Requirement: The exercise asks you to copy every line below in which "gates" appears.

Records from a data collection:
********************
--- src/rtl/core/sbd_pkg.sv ---
// ----------------------------------------------------------------------------
// sbd_pkg
// Shared types, constants and helpers of the soft brush dab tile blend core.
// ----------------------------------------------------------------------------
package sbd_pkg;

   // Tile geometry default and channel format (U0.16, ONE = 65535)
   localparam int          TILE_EDGE_DEF = 64;
   localparam int          CH_BITS       = 16;
   localparam logic [15:0] CH_ONE        = 16'hFFFF;
   localparam logic [15:0] CH_HALF       = 16'h7FFF;
   localparam logic [14:0] MIN_RADIUS    = 15'd26;

   // Shared divider geometry: 46-bit dividend, 30-bit divisor, 16 quotient bits
   localparam int DIV_NW = 46;
   localparam int DIV_DW = 30;
   localparam int DIV_QW = 16;

   // Sequencer states
   typedef enum logic [4:0] {
      ST_CLEAR,
      ST_IDLE,
      ST_RDOUT,
      ST_DY,
      ST_DX,
      ST_CHECK,
      ST_RRGO,
      ST_RRWAIT,
      ST_FALL,
      ST_FWAIT,
      ST_OPA,
      ST_OPA2,
      ST_MA,
      ST_MB,
      ST_MC,
      ST_WR,
      ST_DONE
   } state_type;

   // Rounded divide by ONE; y already holds the half-ONE rounding term, y < 2^33
   function automatic logic [15:0] div_one(input logic [32:0] y);
      logic [16:0] q0;
      logic [17:0] r;
      logic [16:0] q;
      q0 = y[32:16];
      r  = 18'(y[15:0]) + 18'(q0);
      if (r >= 18'd131070) begin
         q = q0 + 17'd2;
      end else if (r >= 18'd65535) begin
         q = q0 + 17'd1;
      end else begin
         q = q0;
      end
      return q[15:0];
   endfunction

endpackage

--- src/rtl/core/sbd_divider.sv ---
// ----------------------------------------------------------------------------
// sbd_divider
// Restoring divider, one quotient bit per cycle. The caller guarantees that
// the quotient fits in DIV_QW bits (num < den << DIV_QW).
// ----------------------------------------------------------------------------
module sbd_divider (
   input  logic                       clock,
   input  logic                       reset,
   input  logic                       start,
   input  logic [sbd_pkg::DIV_NW-1:0] num,
   input  logic [sbd_pkg::DIV_DW-1:0] den,
   output logic                       done,
   output logic [sbd_pkg::DIV_QW-1:0] quo
);
   import sbd_pkg::*;

   localparam int CW = $clog2(DIV_QW + 1);

   logic [DIV_DW-1:0] rem_ff, rem_in;
   logic [DIV_QW-1:0] low_ff, low_in;
   logic [DIV_DW-1:0] den_ff, den_in;
   logic [CW-1:0]     cnt_ff, cnt_in;
   logic              run_ff, run_in;
   logic              done_ff, done_in;
   logic [DIV_DW:0]   trial;

   // one shift-subtract step
   always_comb begin
      rem_in  = rem_ff;
      low_in  = low_ff;
      den_in  = den_ff;
      cnt_in  = cnt_ff;
      run_in  = run_ff;
      done_in = 1'b0;
      trial   = {rem_ff, low_ff[DIV_QW-1]};
      if (start) begin
         rem_in = num[DIV_NW-1:DIV_QW];
         low_in = num[DIV_QW-1:0];
         den_in = den;
         cnt_in = CW'(DIV_QW);
         run_in = 1'b1;
      end else if (run_ff) begin
         if (trial >= {1'b0, den_ff}) begin
            rem_in = DIV_DW'(trial - {1'b0, den_ff});
            low_in = {low_ff[DIV_QW-2:0], 1'b1};
         end else begin
            rem_in = trial[DIV_DW-1:0];
            low_in = {low_ff[DIV_QW-2:0], 1'b0};
         end
         cnt_in = cnt_ff - CW'(1);
         if (cnt_ff == CW'(1)) begin
            run_in  = 1'b0;
            done_in = 1'b1;
         end
      end
   end

   always_ff @(posedge clock) begin
      if (reset) begin
         run_ff  <= 1'b0;
         done_ff <= 1'b0;
         cnt_ff  <= '0;
      end else begin
         run_ff  <= run_in;
         done_ff <= done_in;
         cnt_ff  <= cnt_in;
      end
   end

   always_ff @(posedge clock) begin
      rem_ff <= rem_in;
      low_ff <= low_in;
      den_ff <= den_in;
   end

   assign done = done_ff;
   assign quo  = low_ff;
endmodule

--- config.mk ---
export PLATFORM = sky130hd
export DESIGN_NAME = sbd_divider
export DESIGN_NICKNAME = d
export VERILOG_FILES = /design/src/rtl/core/sbd_pkg.sv /design/src/rtl/core/sbd_divider.sv
export SDC_FILE = /design/constraint.sdc
export NUM_CORES = 1
export LEC_CHECK = 0
export ABC_CLOCK_PERIOD_IN_PS = 3000
export BUFFER_PORTS_ARGS = -buffer_cell sky130_fd_sc_hd__buf_4
export CORE_ASPECT_RATIO = 0.8
export CORE_UTILIZATION = 51
export CTS_CLUSTER_SIZE = 40
export DETAILED_ROUTE_END_ITERATION = 10
export PLACE_DENSITY = 0.74
export SLEW_MARGIN = 20
export SYNTH_ARGS = -nofsm -noshare
export SYNTH_HDL_FRONTEND = slang
export SYNTH_SLANG_ARGS = --single-unit
export TNS_END_PERCENT = 30
--- constraint.sdc ---
create_clock -name clock -period 3 [get_ports clock]
set_input_delay 0.45 -clock clock [delete_from_list [all_inputs] [get_ports clock]]
set_output_delay 0.45 -clock clock [all_outputs]
set_load 0.05 [all_outputs]
Yosys cells after proc, flatten, opt, wreduce, memory -nomap -nowiden

Index checks and enable logic that the tools add are counted.

Add/subtract/negate cells: 2
$lt $le $gt $ge: 1
Equality and inequality tests: 1
Muxes and demuxes: 12
Bitwise gates (word level): 1
Reductions and logical operators: 3

Operators with widths:

| operator                                                           | number |
|---|---|
| 30-bit two-way mux                                                 | 3 |
| 16-bit two-way mux                                                 | 2 |
| 31-bit by 30-bit >= comparator with 1-bit output                   | 1 |
| 30-bit subtractor                                                  | 1 |
| 5-bit two-way mux                                                  | 2 |
| 5-bit by 1-bit == test with 1-bit output, second input constant    | 1 |
| 1-bit two-way mux                                                  | 5 |
| 5-bit by 1-bit subtractor with 5-bit output, second input constant | 1 |
| 3-bit OR reduction                                                 | 1 |
| 2-bit nonzero test                                                 | 1 |
| 2-bit OR reduction                                                 | 1 |
| 1-bit NOT                                                          | 1 |

Bits in registers: 83

Longest topological paths before layout

Depth in word-level cells: 4
Mapped depth: 13
Mapped depth without buffers: 11

Least setup slack after synthesis

Ideal clock, no wire load.

Path type: register to register
Start: reg low_ff[15], in the netlist quo[15]
End: reg rem_ff[18], data pin
Arrival: 3.008 ns
Data required time: 2.740 ns
Path slack: -0.268 ns
Stages on the path, launching flop included: 12
Path buffers: 0
Clock period less this slack: 3.268 ns
Cell sequence: edfxtp_1 -> inv_1 -> ha_1 -> fa_1 -> nor2b_1 -> o2111ai_1 -> a31oi_1 -> a31oi_2 -> o221ai_2 -> xor2_1 -> mux2_2 -> mux2_2

Word-level cells in the longest chain between the ends: 4

RTL lines:

| element                                                                                      | line                                 | text |
|---|---|---|
| from (decl)                                                                                  | sbd_divider.sv:20                    | `logic [DIV_QW-1:0] low_ff, low_in;` |
| from (signal assigned)                                                                       | sbd_divider.sv:72                    | `low_ff <= low_in;` |
| 30-bit subtractor / 31-bit by 30-bit >= comparator with 1-bit output (equally long branches) | sbd_divider.sv:44, sbd_divider.sv:43 |  |
| 30-bit two-way mux *                                                                         | sbd_divider.sv:43                    | `if (trial >= {1'b0, den_ff}) begin` |
| 30-bit two-way mux *                                                                         | sbd_divider.sv:42                    | `end else if (run_ff) begin` |
| 30-bit two-way mux *                                                                         | sbd_divider.sv:36                    | `if (start) begin` |
| named net rem_in[18]                                                                         | sbd_divider.sv:19                    | `logic [DIV_DW-1:0] rem_ff, rem_in;` |
| to (signal assigned)                                                                         | sbd_divider.sv:71                    | `rem_ff <= rem_in;` |
| to (decl)                                                                                    | sbd_divider.sv:19                    |  |

Mark *: on every way through the listed nets, which the timed path passes. The rest lies on a longest branch. The select of a mux whose other input is x is not followed.
A chain may end at the register's enable or synchronous reset.

Worst setup path in the final report

Start: reg den_ff[9]
End: reg rem_ff[24], data pin

Word-level cells in the longest chain between the ends: 4

RTL lines:

| element                                                                                      | line                                 | text |
|---|---|---|
| from (decl)                                                                                  | sbd_divider.sv:21                    | `logic [DIV_DW-1:0] den_ff, den_in;` |
| from (signal assigned)                                                                       | sbd_divider.sv:73                    | `den_ff <= den_in;` |
| 30-bit subtractor / 31-bit by 30-bit >= comparator with 1-bit output (equally long branches) | sbd_divider.sv:44, sbd_divider.sv:43 |  |
| 30-bit two-way mux *                                                                         | sbd_divider.sv:43                    |  |
| 30-bit two-way mux *                                                                         | sbd_divider.sv:42                    |  |
| 30-bit two-way mux *                                                                         | sbd_divider.sv:36                    |  |
| named net rem_in[24]                                                                         | sbd_divider.sv:19                    |  |

Marked as above.

==> flow_metrics.tcl <==
set metrics [dict create \
    clk-insertion-delay-late_ns 0.35 \
    root_buffer "clkbuf_16" \
    cp_data_arrival_time_ns 3.11 \
    wl_per_cell_um 15.7 \
    clock-sinks 83 \
    syn-cell-area_um2 5150 \
    cts_max_path_buffers 2 \
    initial_utilization 0.530 \
    synth-seq-cells 83 \
    p_clk_frac 0.192 \
    sequentialPowerShare 0.285 \
    final_cell_mix "buf_4, edfxtp_1, mux2_2" \
    drv_cap 0 \
    antenna_found_initial 0 \
    ir_worst_vdd_mv 0.447 \
    synth.area.top_cells "edfxtp_1, mux2_2, ha_1" \
    dieHeight_um 91.9 \
    p_sw_frac 0.354 \
    vias 3932 \
    path_cells "inv_2 > ha_4 > a211o_1 > a311o_1 > a31o_1 > a221oi_2 > o21ai_1 > xor2_1 > mux2_4 > mux2_2" \
    final_nets 693 \
    drt-initial-drc-count 197 \
    rsz0062_at_grt "yes" \
    worst_clock_skew_ns 0.00877 \
    cpPeakStageDelay_ns 0.41 \
    synth_seq_area_share 0.470 \
    core_region_area_um2 9730 \
    fin_ws_ns -0.00983 \
    max_freq_mhz 332 \
    cts_tree "yes" \
    cp_max_fo 3 \
    dpl.hpwl_um 7810 \
    status "complete, but fails checks" \
    drive_gt1_frac 0.447 \
    htree_num_levels 3 \
    crit_family "compound AO/OA/AOI/OAI gates" \
    n_antenna_cell 0 \
    hold_path_class "in2reg" \
    async_flop_share 0 \
    start_kind "flip-flop" \
    slew_viol_final 0 \
    totalWireLength_um 11300 \
    hold_viol 0 \
    syn_nets 557 \
    yosys_warnings 0 \
    violations "negative setup slack" \
    via_per_inst 5.45 \
    finalSetupTns_ns -0.00983 \
    grt_pass1_wl_um 17900 \
    synth_area_leader_cell "edfxtp_1" \
    gp_congestion 0.877 \
    fin_hold_ws_ns 0.276 \
    place_area_um2 6300 \
    drtAntennaViolNets 0 \
    grt_use_total 0.217 \
    setup_violations 1 \
    synthCells 445 \
    clk_pin_slew_ns 0.07 \
    synthFlopType "edfxtp_1" \
    tightestPinTransition_ns 0.694 \
    p_leak_uw 0.00290 \
    port_buffers 95 \
    numCtsBuffers 9 \
    power_density_nw_per_um2 865 \
    crit_path_end_kind "flip-flop" \
    post-route-cell-area_um2 6950 \
    pwr-share-comb 0.524 \
    switching_power_uw 2130 \
    internal_power_uw 3880 \
    setup.worst_path.class "reg2reg" \
    grt-ovfl-total 0 \
    cp.required_ns 3.10 \
    synth_top_area_frac 0.443 \
    grt_max_degree 58 \
    grt_pass1_vias 3910 \
    rows 32 \
    worst-path-buf-inv 1 \
    synth-edff-count 76 \
    timing.final.crit_period_ns 3.01 \
    drc 0 \
    die_area_um2 10500 \
    power.total_uw 6010 \
    syn_avg_cell_area_um2 11.6 \
    fp.dieW_um 114 \
    mostFrequentLayoutCell "buf_4" \
    critPathSlowestCell "a221oi_2" \
    post-route-period-util 1.00 \
    ioPinCount 96 \
    synth_cell_types 60 \
    area_growth_pct 34.8 \
    place_ws_ns -0.0101 \
    dr.pass1.iters 4 \
    relSlewSlack 0.537 \
]
==> kinds of logic (layout without fill, tap and decap cells) <==
family / after synthesis / count (layout) / share of synthesized area
simple gates: 98 / 98 / 0.0974
compound gates: 93 / 93 / 0.130
flops: 83 / 83 / 0.470
mux: 62 / 62 / 0.135
buf+inv: 49 / 190 / 0.0393
fa+ha+maj: 33 / 33 / 0.0816
xor+xnor: 27 / 27 / 0.0459
==> area by class of cell <==
type | count | area [µm²]
clock buffer | 9 | 225
clock inverter | 7 | 81.3
fill | 737 | 2780
inverter | 34 | 128
multi-input combinational | 313 | 2790
sequential | 83 | 2420
tap | 136 | 170
timing repair buffer | 140 | 1130
==> power groups by stage <==
stage                     clock network, µW  registers (µW)  logic, µW
after floorplan                           0            1750       1950
after global placement                    0            1700       2720
after detailed placement                  0            1700       2780
after CTS                              1180            1690       2810
after global routing                   1220            1730       3430
final                                  1150            1710       3140
==> Yosys cell counts, drive strengths merged (5+ instances only) <==
cell	count
edfxtp	76
mux2	58
inv	34
ha	32
nor2	26
a21oi	25
nand2	20
o21ai	15
a21o	14
xnor2	14
xor2	13
nor3	11
clkbuf	8
buf	7
dfxtp	7
nand3	7
nor2b	6
and3	5
nand4	5
o21a	5
==> per-layer routing <==
metal	part of all wire	vias up	routed length, µm	GRT usage
met4	0.015	0	174	0.0606
met2	0.47	105	5370	0.359
li1	-	1939	-	-
met5	0	-	0	0
met1	0.45	1875	5110	0.276
met3	0.060	13	677	0.0628
==> sequential cells by signal, summed over array words and instances (netlist names) <==
name	flops
den_ff	30
done	1
rem_ff	30
quo	16
run_ff	1
cnt_ff	5
==> repair_timing <==
item                                    CTS  global route
gates cloned                              0             1
hold buffers                              0             0
pin swaps                                 2            12
buffers inserted                          0            10
endpoints found under the setup margin    2            24
gates resized for setup                   2            35
==> worst paths after layout <==
kind	from	endpoint	slack [ns]	depth (start not counted)
worst max-delay path	den_ff[9]	rem_ff[24]	-0.01	10
worst min-delay path	den[28]	den_ff[28]	0.28	1
worst max register to register	den_ff[9]	rem_ff[24]	-0.01	10
worst min register to register	cnt_ff[1]	cnt_ff[1]	0.51	2
==> stage by stage <==
step | instances | util
global route | 722 | 0.714
detailed placement | 695 | 0.648
global placement | 695 | 0.648
CTS | 711 | 0.682
finish | 722 | 0.714
floorplan | 445 | -
No activity file was read; power rests on OpenSTA's default activity.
********************
Answer to this exercise:
Bitwise gates (word level): 1
    crit_family "compound AO/OA/AOI/OAI gates" \
simple gates: 98 / 98 / 0.0974
compound gates: 93 / 93 / 0.130
gates cloned                              0             1
gates resized for setup                   2            35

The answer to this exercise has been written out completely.